Bulk and Batch imports with Spring Boot and the CrudRepository

27.12.2017

Bulk and Batch imports with Spring Boot and the CrudRepository

This article describes how to handle the ids to allow a bulk or batch inserts by using the Persistable-Interface or your own id-Generator. There are two possibilities to import Entities in a bulk without using the EntityManager directly (as opposed to the article Bulk and Batch imports with Spring Boot using the EntityManager ), but with the CrudRepository. One approach uses the Persistable interface, which is implemented by a Item class. In the second approach a generator is specified in the Item class that creates the ids.

In both approaches the same Repository is used:

package org.hameister.bulk.generator;

import org.springframework.data.repository.CrudRepository;
import org.springframework.stereotype.Repository;

/**
 * Created by hameister on 27.12.17.
 */
@Repository
public interface ItemBulkImporterRepository extends CrudRepository<Item, String> {
}

If you want to do a bulk import, you have to be aware that multiple SQL inserts have to be combined into one SQL statement. For this to be possible, the ids of the Item must have an id where it is clear that it is new. You have to make sure that in the class SimpleJpaRepository a persist and not a merge is called.

Code snippet from the SimpleJpaRepository:

	@Transactional
	public <S extends T> S save(S entity) {

		if (entityInformation.isNew(entity)) {
			em.persist(entity);
			return entity;
		} else {
			return em.merge(entity);
		}
	}

If the approach via Persistable is used, the Item class implements this interface:

package org.hameister.bulk.persistable;

import org.springframework.data.domain.Persistable;

import javax.persistence.*;

/**
 * Created by hameister on 27.12.17.
 */
@Entity
@Table(name = "Item")
public class Item implements Persistable<String> {

    @Id
    String id;

    @Column(name = "description")
    private String description;

    @Column(name = "location")
    private String location;

    private @Transient boolean isNew = true;

    public Item() {
    }

    @PostPersist
    @PostLoad
    void markNotNew() {
        this.isNew = false;
    }

    @Override
    public boolean isNew() {
        return isNew;
    }

// Getter,  Setter, equals...

}

It uses a transient variable isNew, which is used by the EntityInformation model to determine if the entity is new.
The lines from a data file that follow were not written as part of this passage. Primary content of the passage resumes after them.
This is an optimization exercise on Yosys and OpenROAD, whose aim is small area, not a production implementation. At most, simulation tests tie the RTL to the original design; equivalence was not proved. No functional check of the RTL was part of run 1. Power is estimated from default activity; no workload was simulated.

### flow/config.mk
export PLATFORM = sky130hd
export DESIGN_NAME = decode_hazard_stage
export DESIGN_NICKNAME = decode_hazard_stage
export VERILOG_FILES = /design/flow/design.v
export SDC_FILE = /design/flow/constraint.sdc
export NUM_CORES = 4
export LEC_CHECK = 0
export CAP_MARGIN = 10
export CORE_MARGIN = 2
export CORE_UTILIZATION = 70
export PLACE_DENSITY = 0.75
export SLEW_MARGIN = 10
export SYNTH_HIERARCHICAL = 1
### flow/constraint.sdc
create_clock -name core_clock -period 5.0 [get_ports {clk}]
set_input_delay 1.0000 -clock core_clock [delete_from_list [all_inputs] [get_ports {clk}]]
set_output_delay 1.0000 -clock core_clock [all_outputs]
set_load 0.01 [all_outputs]
### flow/design.v
module decode_hazard_stage #(
    parameter int DATA_W    = 32,
    parameter int REG_COUNT = 32,
    parameter int NPC_W     = 32,
    localparam int REG_AW   = $clog2(REG_COUNT)
) (
    input  logic              clk,
    input  logic              rst,
    input  logic              wb_reg_write,
    input  logic [REG_AW-1:0] wb_write_reg_location,
    input  logic [DATA_W-1:0] mem_wb_write_data,
    input  logic [31:0]       if_id_instr,
    input  logic [NPC_W-1:0]  if_id_npc,
    input  logic              flush,
    output logic              hazard_stall,
    output logic [1:0]        id_ex_wb,
    output logic [2:0]        id_ex_mem,
    output logic [3:0]        id_ex_execute,
    output logic [NPC_W-1:0]  id_ex_npc,
    output logic [DATA_W-1:0] id_ex_readdat1,
    output logic [DATA_W-1:0] id_ex_readdat2,
    output logic [DATA_W-1:0] id_ex_sign_ext,
    output logic [4:0]        id_ex_instr_bits_2521,
    output logic [4:0]        id_ex_instr_bits_2016,
    output logic [4:0]        id_ex_instr_bits_1511
);
    localparam logic [5:0] OP_RTYPE = 6'b000000;
    localparam logic [5:0] OP_LW    = 6'b100011;
    localparam logic [5:0] OP_SW    = 6'b101011;
    localparam logic [5:0] OP_BEQ   = 6'b000100;
    localparam logic [5:0] OP_ADDI  = 6'b001000;
    logic [DATA_W-1:0] regs [1:REG_COUNT-1];
    logic [DATA_W-1:0] wdata;
    logic [REG_COUNT-1:1] wen;
    logic [5:0] opcode;
    logic [4:0] f_rs, f_rt, f_rd;
    logic [8:0] ctrl;
    logic       uses_rt;
    assign opcode = if_id_instr[31:26];
    assign f_rs   = if_id_instr[25:21];
    assign f_rt   = if_id_instr[20:16];
    assign f_rd   = if_id_instr[15:11];
    assign wdata = mem_wb_write_data & {DATA_W{~rst}};
    always_comb begin
        for (int i = 1; i < REG_COUNT; i++)
            wen[i] = rst | (wb_reg_write && wb_write_reg_location == i);
    end
    always_ff @(posedge clk) begin
        for (int i = 1; i < REG_COUNT; i++)
            if (wen[i]) regs[i] <= wdata;
    end
    logic [REG_COUNT-1:1] sel1 [2], sel2 [2];
    for (genvar h = 0; h < 2; h++) begin : g_dec
        dhs_dec u_dec1 (.a(id_ex_instr_bits_2521), .s(sel1[h]));
        dhs_dec u_dec2 (.a(id_ex_instr_bits_2016), .s(sel2[h]));
    end
    for (genvar b = 0; b < DATA_W; b++) begin : g_rd
        logic [REG_COUNT-1:1] col;
        for (genvar i = 1; i < REG_COUNT; i++) begin : g_col
            assign col[i] = regs[i][b];
        end
        dhs_rd_bit u_rd1 (.d(col), .s(sel1[b / (DATA_W / 2)]), .y(id_ex_readdat1[b]));
        dhs_rd_bit u_rd2 (.d(col), .s(sel2[b / (DATA_W / 2)]), .y(id_ex_readdat2[b]));
    end
    always_comb begin
        case (opcode)
            OP_RTYPE: ctrl = {2'b10, 3'b000, 4'b1100};
            OP_LW:    ctrl = {2'b11, 3'b010, 4'b0001};
            OP_SW:    ctrl = {2'b00, 3'b001, 4'b0001};
            OP_BEQ:   ctrl = {2'b00, 3'b100, 4'b0010};
            OP_ADDI:  ctrl = {2'b10, 3'b000, 4'b0001};
            default:  ctrl = '0;
        endcase
    end
    assign uses_rt = (opcode == OP_RTYPE) || (opcode == OP_SW) || (opcode == OP_BEQ);
    assign hazard_stall = !rst && !flush && id_ex_mem[1] &&
                          (id_ex_instr_bits_2016 != 5'd0) &&
                          ((id_ex_instr_bits_2016 == f_rs) ||
                           ((id_ex_instr_bits_2016 == f_rt) && uses_rt));
    always_ff @(posedge clk) begin
        if (rst) begin
            id_ex_wb              <= '0;
            id_ex_mem             <= '0;
            id_ex_execute         <= '0;
            id_ex_npc             <= '0;
            id_ex_sign_ext        <= '0;
            id_ex_instr_bits_2521 <= '0;
            id_ex_instr_bits_2016 <= '0;
            id_ex_instr_bits_1511 <= '0;
        end else begin
            if (flush || hazard_stall) begin
                id_ex_wb      <= '0;
                id_ex_mem     <= '0;
                id_ex_execute <= '0;
            end else begin
                id_ex_wb      <= ctrl[8:7];
                id_ex_mem     <= ctrl[6:4];
                id_ex_execute <= ctrl[3:0];
            end
            id_ex_npc             <= if_id_npc;
            id_ex_sign_ext        <= {{(DATA_W-16){if_id_instr[15]}}, if_id_instr[15:0]};
            id_ex_instr_bits_2521 <= f_rs;
            id_ex_instr_bits_2016 <= f_rt;
            id_ex_instr_bits_1511 <= f_rd;
        end
    end
endmodule
module dhs_rd_bit (
    input  logic [31:1] d,
    input  logic [31:1] s,
    output logic        y
);
    logic [10:0] n;
    for (genvar k = 0; k < 10; k++) begin : g_aoi
        dhs_aoi222 u (.a0(d[3*k+1]), .b0(s[3*k+1]), .a1(d[3*k+2]), .b1(s[3*k+2]),
                      .a2(d[3*k+3]), .b2(s[3*k+3]), .y(n[k]));
    end
    assign n[10] = ~(d[31] & s[31]);
    assign y = ~(&n);
endmodule
module dhs_aoi222 (
    input  logic a0, b0, a1, b1, a2, b2,
    output logic y
);
    assign y = ~((a0 & b0) | (a1 & b1) | (a2 & b2));
endmodule
module dhs_dec (
    input  logic [4:0]  a,
    output logic [31:1] s
);
    always_comb begin
        for (int i = 1; i < 32; i++) s[i] = (a == i);
    end
endmodule
### flow/flow/run.sh
#!/bin/bash
# Standard ORFS layout with two changes:
#  - plain buf_1 cells (instead of the default delay cell) on the ports;
#  - clock tree from clkbuf_16 in sink clusters of up to 30 sinks, no dummy loads.
set -o pipefail
export BUFFER_PORTS_ARGS="-buffer_cell sky130_fd_sc_hd__buf_1"
export CTS_ARGS="-sink_clustering_enable -repair_clock_nets -dont_use_dummy_load -buf_list sky130_fd_sc_hd__clkbuf_16 -sink_clustering_size 30 -sink_clustering_max_diameter 60"
bash standard.sh > standard.log 2>&1
### flow/standard.sh
#!/bin/bash
# synth_recipe.tcl (not shown) runs the flow's synth.tcl, then flattens the netlist and writes it again
# the make line also repeats each setting of config.mk as NAME=value (left out here)
make -C /OpenROAD-flow-scripts/flow DESIGN_CONFIG=/design/flow/config.mk WORK_HOME=/design/flow/orfs CLKGATE_MAP_FILE= SYNTH_SCRIPT=/design/flow/synth_recipe.tcl "${@:-finish}"
==> results.yml, run 1 <==
status:
  status: "complete, no violations"
sta:
  fin_crit_sh: 0.950
  timing.setup.tns_ps: 0
  fin_ws_ps: 248
  layout_min_cycle_time_ps: 4750
  setup_violations: 0
  finalHoldViolCount: 0
  grt_setup_unrepaired: "false"
  fin_hold_ws_ps: 548
  slew_headroom: 0.119
  fmax_ghz: 0.210
  slew_viol_final: 0
  clock-skew-final_ps: 48.9
  worst_pin_slew_ps: 1320
route:
  met3WireLength_um: 22500
  detailedRoute.firstIterationViolations: 8255
  ant_nets: 0
  maxUsedRoutingLayer: "met5"
  detail_route.drc_violations: 0
  detail_route.wirelength_um: 142000
  vias: 30900
  vias_per_cell: 8.66
  wl_met1_um: 42000
  length_of_routed_met2_wiring_um: 64700
  first_pass_iters: 23
  post_drt_wl_per_cell_um: 39.9
floorplan:
  floorplan.initialDensity: 0.706
  floorplan.die.width_um: 248
  chipHeight_um: 248
  rows: 89
  coreArea_um2: 58800
  fp.dieArea_um2: 61300
  ioPinCount: 258
placed_design:
  place.detailed.instances: 3507
  gp_congestion: 0.983
  placement.setup.worst_slack_ps: 1180
  place_hpwl_um: 86200
  io_buffers: 257
final_layout:
  final_nets: 2893
  finalNonFillerCells: 3565
  commonest_cells_after_routing_fill_and_taps_aside: "sky130_fd_sc_hd__edfxtp_1 (992), sky130_fd_sc_hd__a222oi_1 (640), sky130_fd_sc_hd__buf_1 (256), sky130_fd_sc_hd__buf_4 (170), sky130_fd_sc_hd__nand4_1 (130)"
  syn_to_final_growth_pct: 11.3
  final_layout_size_suffix_gt1_frac: 0.112
  final_common_cell: "sky130_fd_sc_hd__edfxtp_1"
cts:
  path_clk_slew_ps: 110
  post_cts_repair_resize_count: 0
  cts_inserted_buffers: 52
  post_cts_setup_inserts: 0
  tritoncts: "yes"
  max-clock-path-buffers: 3
  clockRootBuffer: "sky130_fd_sc_hd__clkbuf_16"
  clock_latency_ps: 680
  cts-hold-fix-buffers: 0
  count_of_h_tree_levels_built_during_cts: 2
  clkSinkCount: 1056
global_route:
  final_global_route_overflow_total: 0
  global_route.usage.total: 0.457
  first_global_vias: 30100
  grt_antenna_before_repair: 9
  grt_max_degree: 47
  grt_first_pass_wirelength_um: 198000
critical_path:
  endpoint_kind: "primary output"
  arrival_ps: 3750
  critPathRequiredTime_ps: 4000
  start_kind: "register"
  worst-r2r-setup-slack_ps: 2690
  rr_worst_depth: 5
  worstSetupPathType: "reg2out"
  crit_fanout: 20
yosys:
  syn_avg_cell_area_um2: 17.6
  seq_area_frac_synth: 0.748
  synthCells: 2358
  synth.net_count: 2463
  synth-warning-count: 12
  synth-seq-cells: 1056
  yosys.area.top_type_share: 0.718
  synth_area_leader_cell: "sky130_fd_sc_hd__edfxtp_1"
  mappedNetlistArea_um2: 41500
  synth_top_cells_by_area: "sky130_fd_sc_hd__edfxtp_1 (72%), sky130_fd_sc_hd__a222oi_1 (15%), sky130_fd_sc_hd__dfxtp_1 (3.1%), sky130_fd_sc_hd__nand4_1 (2.0%), sky130_fd_sc_hd__a2111o_1 (1.7%)"
  synth.lib_cells_used.distinct: 33
power:
  static-leakage-power_uw: 0.0154
  design_power_total_uw: 16700
  vdd.ir_drop.worst_uv: 480
  power_density_nw_per_um2: 362
flow_run:
  drv_cap: 0
worst_hold_path:
  timing.hold.worst.class: "in2reg"
  whs_path_cells: 2
==> path summary, 6_finish.rpt <==
path,start,end
setup / recovery,id_ex_instr_bits_2016[0]$_SDFF_PP0_,id_ex_readdat2[3]
hold / removal,if_id_npc[14],id_ex_npc[14]$_SDFF_PP0_
hold reg to reg,id_ex_wb[0]$_SDFF_PP0_,id_ex_mem[0]$_SDFF_PP0_
setup reg to reg,id_ex_instr_bits_2016[2]$_SDFF_PP0_,id_ex_execute[0]$_SDFF_PP0_
==> final cells by class <==
type / count / area, µm²
sequential: 1056 / 31100
antenna: 6 / 15.0
clock buffer: 52 / 1300
fill: 3164 / 12600
multi-input combinational: 1250 / 10600
inverter: 1 / 3.75
timing repair buffer: 427 / 2240
tap: 773 / 967
==> critical path, cell delays in order (launching register included) <==
cell and delay [ps]:
sky130_fd_sc_hd__dfxtp_1 910, sky130_fd_sc_hd__or3b_4 290, sky130_fd_sc_hd__nor2_1 50, sky130_fd_sc_hd__buf_4 230, sky130_fd_sc_hd__a222oi_1 410, sky130_fd_sc_hd__nand4_1 420
sky130_fd_sc_hd__a2111o_1 570, sky130_fd_sc_hd__buf_1 170
==> Yosys stat by module, one instance, submodules excluded <==
module / flops+latches / cells / copies in the design / area [µm²]
dhs_aoi222: 0 / 1 / 640 / 10.0
dhs_rd_bit: 0 / 4 / 64 / 27.5
dhs_dec: 0 / 46 / 4 / 218
decode_hazard_stage: 1056 / 1278 / 1 / 32500
==> cell families after synthesis <==
kind of cell | count (synthesis) | synth area share
XOR/XNOR | 10 | 0.00211
AO/OA/AOI/OAI | 729 | 0.177
flip-flops | 1056 | 0.748
buffers and inverters | 52 | 0.00687
AND/OR/NAND/NOR | 511 | 0.0658
==> per-layer routing <==
metal | global-route usage | vias up
met5 | 0 | -
li1 | - | 12000
met1 | 0.548 | 14700
met3 | 0.138 | 756
met2 | 0.705 | 3335
met4 | 0.344 | 4
==> cell usage after synthesis <==
master                      instances
sky130_fd_sc_hd__edfxtp_1         992
sky130_fd_sc_hd__a222oi_1         640
sky130_fd_sc_hd__nor2_1           131
sky130_fd_sc_hd__nand4_1          130
sky130_fd_sc_hd__nor2b_1           92
sky130_fd_sc_hd__nand2_1           90
sky130_fd_sc_hd__a2111o_1          64
sky130_fd_sc_hd__dfxtp_1           64
sky130_fd_sc_hd__clkbuf_1          27
sky130_fd_sc_hd__buf_4             24
sky130_fd_sc_hd__nand2b_1          14
sky130_fd_sc_hd__or3b_4            13
sky130_fd_sc_hd__nand3b_1          12
sky130_fd_sc_hd__nand3_1            9
sky130_fd_sc_hd__o21ai_0            9
sky130_fd_sc_hd__xnor2_1            8
sky130_fd_sc_hd__o31ai_1            7
sky130_fd_sc_hd__nor4_1             4
sky130_fd_sc_hd__or2_2              4
sky130_fd_sc_hd__or3_1              4
sky130_fd_sc_hd__a21o_1             3
sky130_fd_sc_hd__nor3_1             3
sky130_fd_sc_hd__o41ai_1            3
sky130_fd_sc_hd__xor2_1             2
sky130_fd_sc_hd__a2111oi_2          1
sky130_fd_sc_hd__a2111oi_4          1
sky130_fd_sc_hd__clkinv_1           1
sky130_fd_sc_hd__nand3_2            1
sky130_fd_sc_hd__nor4_2             1
sky130_fd_sc_hd__nor4b_2            1
sky130_fd_sc_hd__o211ai_4           1
sky130_fd_sc_hd__or2_1              1
sky130_fd_sc_hd__or4_4              1
==> state kept, by name, summed over array words and instances, names as in the netlist <==
name                   cells
id_ex_instr_bits_2521      5
id_ex_sign_ext            16
id_ex_npc                 32
id_ex_mem                  1
id_ex_execute              3
regs                     992
id_ex_instr_bits_2016      5
id_ex_wb                   2
==> power by group <==
group	total [µW]	leakage, µW	internal [µW]	switching (µW)
Sequential	10900	0.0101	10500	428
Clock	4420	0.000641	1850	2570
Combinational	1370	0.00461	363	1000
==> stage by stage <==
stage / cell area (µm²) / utilization
3_5_place_dp: 44800 / 0.762
2_1_floorplan: 41500 / -
4_1_cts: 46100 / 0.784
6_report: 46200 / 0.786
5_1_grt: 46200 / 0.786
3_3_place_gp: 44800 / 0.762
==> run 2, diff against run 1 <==
--- a/flow/design.v
+++ b/flow/design.v
@@ -34,2 +34,3 @@
     logic [REG_COUNT-1:1] wen;
+    logic                 wr_valid;
     logic [5:0] opcode;
@@ -43,2 +44,3 @@
     assign wdata = mem_wb_write_data & {DATA_W{~rst}};
+    assign wr_valid = wb_reg_write && (wb_write_reg_location != '0);
     always_comb begin
@@ -51,6 +53,12 @@
     end
-    logic [REG_COUNT-1:1] sel1 [2], sel2 [2];
-    for (genvar h = 0; h < 2; h++) begin : g_dec
-        dhs_dec u_dec1 (.a(id_ex_instr_bits_2521), .s(sel1[h]));
-        dhs_dec u_dec2 (.a(id_ex_instr_bits_2016), .s(sel2[h]));
+    logic [REG_COUNT-1:1] sel1, sel2;
+    logic                 byp1, byp2;
+    logic [DATA_W-1:0]    rd1, rd2;
+    always_comb begin
+        byp1 = !rst && wr_valid && (wb_write_reg_location == f_rs);
+        byp2 = !rst && wr_valid && (wb_write_reg_location == f_rt);
+        for (int i = 1; i < REG_COUNT; i++) begin
+            sel1[i] = !rst && !byp1 && (f_rs == i);
+            sel2[i] = !rst && !byp2 && (f_rt == i);
+        end
     end
@@ -61,4 +69,8 @@
         end
-        dhs_rd_bit u_rd1 (.d(col), .s(sel1[b / (DATA_W / 2)]), .y(id_ex_readdat1[b]));
-        dhs_rd_bit u_rd2 (.d(col), .s(sel2[b / (DATA_W / 2)]), .y(id_ex_readdat2[b]));
+        dhs_rd_bit u_rd1 (.d({mem_wb_write_data[b], col}), .s({byp1, sel1}), .y(rd1[b]));
+        dhs_rd_bit u_rd2 (.d({mem_wb_write_data[b], col}), .s({byp2, sel2}), .y(rd2[b]));
+    end
+    always_ff @(posedge clk) begin
+        id_ex_readdat1 <= rd1;
+        id_ex_readdat2 <= rd2;
     end
@@ -108,4 +120,4 @@
 module dhs_rd_bit (
-    input  logic [31:1] d,
-    input  logic [31:1] s,
+    input  logic [32:1] d,
+    input  logic [32:1] s,
     output logic        y
@@ -117,3 +129,3 @@
     end
-    assign n[10] = ~(d[31] & s[31]);
+    assign n[10] = ~((d[31] & s[31]) | (d[32] & s[32]));
     assign y = ~(&n);
@@ -126,9 +138 @@
 endmodule
-module dhs_dec (
-    input  logic [4:0]  a,
-    output logic [31:1] s
-);
-    always_comb begin
-        for (int i = 1; i < 32; i++) s[i] = (a == i);
-    end
-endmodule
--- a/flow/config.mk
+++ b/flow/config.mk
@@ -7,3 +7,3 @@
 export LEC_CHECK = 0
-export CAP_MARGIN = 10
+export CAP_MARGIN = 20
 export CORE_MARGIN = 2
@@ -11,3 +11,3 @@
 export PLACE_DENSITY = 0.75
-export SLEW_MARGIN = 10
+export SLEW_MARGIN = 20
 export SYNTH_HIERARCHICAL = 1
==> run 2 against run 1 <==
Fmax rose by 19%. Via count grew 5.0%. Area after synthesis up 4.2%. Routed wire length grew 6.5%. Sequential cell count rose by 64. Sequential power is 6% higher. Count of clock-buffer cells in the layout is 2 higher. Die area grew 4.1%. Cell count grew 1.4%. Critical endpoint is now id_ex_readdat2[18]$_DFF_P_. Worst setup slack gained 750 ps. Still clean. Global-route usage up 0.96 points.
==> results.yml, run 2 <==
worst_hold_path:
  hold_path.startpoint: "if_id_instr[0]"
  min_delay_worst_endpoint: "id_ex_sign_ext[0]$_SDFF_PP0_"
  whs_path_cells: 2
  timing.hold.worst.class: "in2reg"
route:
  detailedRoute.firstIterationViolations: 9209
  ant_nets: 0
  vias: 32400
  first_pass_iters: 15
  post_drt_wl_per_cell_um: 41.9
  detail_route.drc_violations: 0
  vias_per_cell: 8.96
  detail_route.wirelength_um: 152000
yosys:
  synth-adder-area-share: 0
  synth-simple-area-share: 0.0708
  proportion_of_synthesized_area_in_mux_cells: 0
  synth_edf_count: 992
  synth_xor_xnor_area_share: 0.00405
  seq_area_frac_synth: 0.748
  synth.lib_cells_used.distinct: 40
  synth_top_family_by_area: "compound AO/OA/AOI/OAI gates"
  synth.net_count: 2541
  async_reset_ff_frac: 0
  yosys.area.top_type_share: 0.689
  ys_dominant_reg_cell: "sky130_fd_sc_hd__edfxtp_1"
  synth_area_leader_cell: "sky130_fd_sc_hd__edfxtp_1"
  synthCells: 2436
  synth-compound-area-share: 0.169
  synth_top_cells_by_area: "sky130_fd_sc_hd__edfxtp_1 (69%), sky130_fd_sc_hd__a222oi_1 (15%), sky130_fd_sc_hd__dfxtp_1 (5.9%), sky130_fd_sc_hd__nand4_1 (1.9%), sky130_fd_sc_hd__or4_4 (1.7%)"
  post_synth_most_frequent_cells: "sky130_fd_sc_hd__edfxtp_1 (992), sky130_fd_sc_hd__a222oi_1 (640), sky130_fd_sc_hd__nand4_1 (133), sky130_fd_sc_hd__dfxtp_1 (128), sky130_fd_sc_hd__nor2b_1 (94)"
  synth-seq-cells: 1120
  mappedNetlistArea_um2: 43200
  synth.most_common_cell: "sky130_fd_sc_hd__edfxtp_1"
  synth-warning-count: 8
  syn_avg_cell_area_um2: 17.8
final_layout:
  seqCellArea_um2: 32400
  commonest_cells_after_routing_fill_and_taps_aside: "sky130_fd_sc_hd__edfxtp_1 (992), sky130_fd_sc_hd__a222oi_1 (640), sky130_fd_sc_hd__buf_1 (256), sky130_fd_sc_hd__nand4_1 (133), sky130_fd_sc_hd__buf_4 (130)"
  max_reg_flops: 992
  largest-register: "regs"
  filler_cell_count: 3419
  final_nets: 2929
  multi_input_comb_area_um2: 11200
  final_common_cell: "sky130_fd_sc_hd__edfxtp_1"
  syn_to_final_growth_pct: 11.0
  final_layout_size_suffix_gt1_frac: 0.133
  finalInstanceArea_um2: 48000
sta:
  fin_ws_ps: 1000
  finalHoldViolCount: 0
  setup_violations: 0
  grt_setup_unrepaired: "false"
  fin_crit_sh: 0.800
  timing.setup.tns_ps: 0
  clock-skew-final_ps: 53.5
  layout_min_cycle_time_ps: 4000
  slew_viol_final: 0
  slew_headroom: 0.217
  fmax_ghz: 0.250
  worst_pin_slew_ps: 1170
cts:
  cts-hold-fix-buffers: 0
  clkSinkCount: 1120
  max-clock-path-buffers: 3
  count_of_h_tree_levels_built_during_cts: 2
  tritoncts: "yes"
  clockRootBuffer: "sky130_fd_sc_hd__clkbuf_16"
  post_cts_setup_inserts: 0
  path_clk_slew_ps: 100
  post_cts_repair_resize_count: 0
  cts_inserted_buffers: 54
  clock_latency_ps: 660
placed_design:
  detailed_place.area_um2: 46500
  place_hpwl_um: 86800
  io_buffers: 257
  placement.setup.worst_slack_ps: 580
  gp_congestion: 0.986
status:
  status: "complete, no violations"
floorplan:
  floorplan.die.width_um: 253
  chipHeight_um: 253
  fp.dieArea_um2: 63800
  coreArea_um2: 61400
  rows: 91
  floorplan.initialDensity: 0.705
  ioPinCount: 258
global_route:
  grt.met3_usage: 0.158
  grt_max_degree: 101
  gr-usage-met2: 0.676
  grt_util_met1: 0.593
  grt.busiest_layer: "met2"
  grt_antenna_before_repair: 3
  global_route.usage.total: 0.467
  first_global_vias: 31000
  grt_first_pass_wirelength_um: 210000
  final_global_route_overflow_total: 0
power:
  share_seq_of_total_power: 0.662
  combinationalPowerShare: 0.073
  internal-power_uw: 13400
  static-leakage-power_uw: 0.0158
  vdd.ir_drop.worst_uv: 396
  switching_share: 0.235
  power_frac_clock: 0.265
  power_density_nw_per_um2: 364
  netSwitchingPower_uw: 4100
critical_path:
  rr_worst_depth: 3
  crit_fanout: 27
  critPathLaunch: "wb_write_reg_location[1]"
  endpoint_kind: "register"
  r2r-start: "regs[25][18]$_DFFE_PP_"
  arrival_ps: 4530
  worst-r2r-setup-slack_ps: 2960
  start_kind: "primary input"
  critPathRequiredTime_ps: 5530
  regToRegEndpoint: "id_ex_readdat2[18]$_DFF_P_"
  worstSetupPathType: "in2reg"
flow_run:
  drv_cap: 0
==> run 2: how the worst max path moves through the flow <==
stage                                       endpoint  depth (start not counted)
after floorplan            id_ex_readdat2[0]$_DFF_P_                          7
after global placement     id_ex_readdat1[5]$_DFF_P_                         11
after detailed placement   id_ex_readdat1[5]$_DFF_P_                         11
after CTS                 id_ex_readdat2[18]$_DFF_P_                         10
after global routing      id_ex_readdat2[18]$_DFF_P_                         10
final                     id_ex_readdat2[18]$_DFF_P_                         10
==> run 2: layout make-up <==
cell class / count / share of cell area
inverters: 3 / 0.000235
multi-input cells: 1252 / 0.234
repair buffers: 393 / 0.0426
clock buffers: 54 / 0.0282
flip-flops and latches: 1120 / 0.674
diodes: 2 / 0.000104
well taps: 790 / 0.0206
==> run 2: modules after synthesis, one instance, submodules excluded <==
| module | cells | flops+latches |
|---|---|---|
| dhs_aoi222 | 1 | 0 |
| dhs_rd_bit | 5 | 0 |
| decode_hazard_stage | 1476 | 1120 |
==> run 2: power groups by stage <==
stage / logic (µW) / clock network, µW / registers [µW]
after floorplan: 563 / 0 / 11600
after global placement: 1170 / 0 / 11700
after detailed placement: 1200 / 0 / 11700
after CTS: 1200 / 4590 / 11500
after global routing: 1290 / 4880 / 11600
final: 1280 / 4620 / 11600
Thank you Oliver Gierke for the tip:

The other approach is to define a generator in the Item class that causes the id to be set:

package org.hameister.bulk.generator;

import org.hibernate.annotations.GenericGenerator;

import javax.persistence.*;

/**
 * Created by hameister on 27.12.17.
 */
@Entity
@Table(name = "Item")
public class Item  {

    @Id
    @GeneratedValue(generator = "uuid2")
    @GenericGenerator(name = "uuid2", strategy = "uuid2")
    String id;

    @Column(name = "description")
    private String description;

    @Column(name = "location")
    private String location;

    public Item() {
    }

// getter, setter, equals

}

Both approaches ensure that a persist() and not a merge() is called and a bulk import is possible. Many thanks to Michael Simons for the valuable hints and the quick help!

The complete source code for both approaches can be found at GitHub under SpringBootBulkImportPersistable and SpringBootBulkImportGenerator.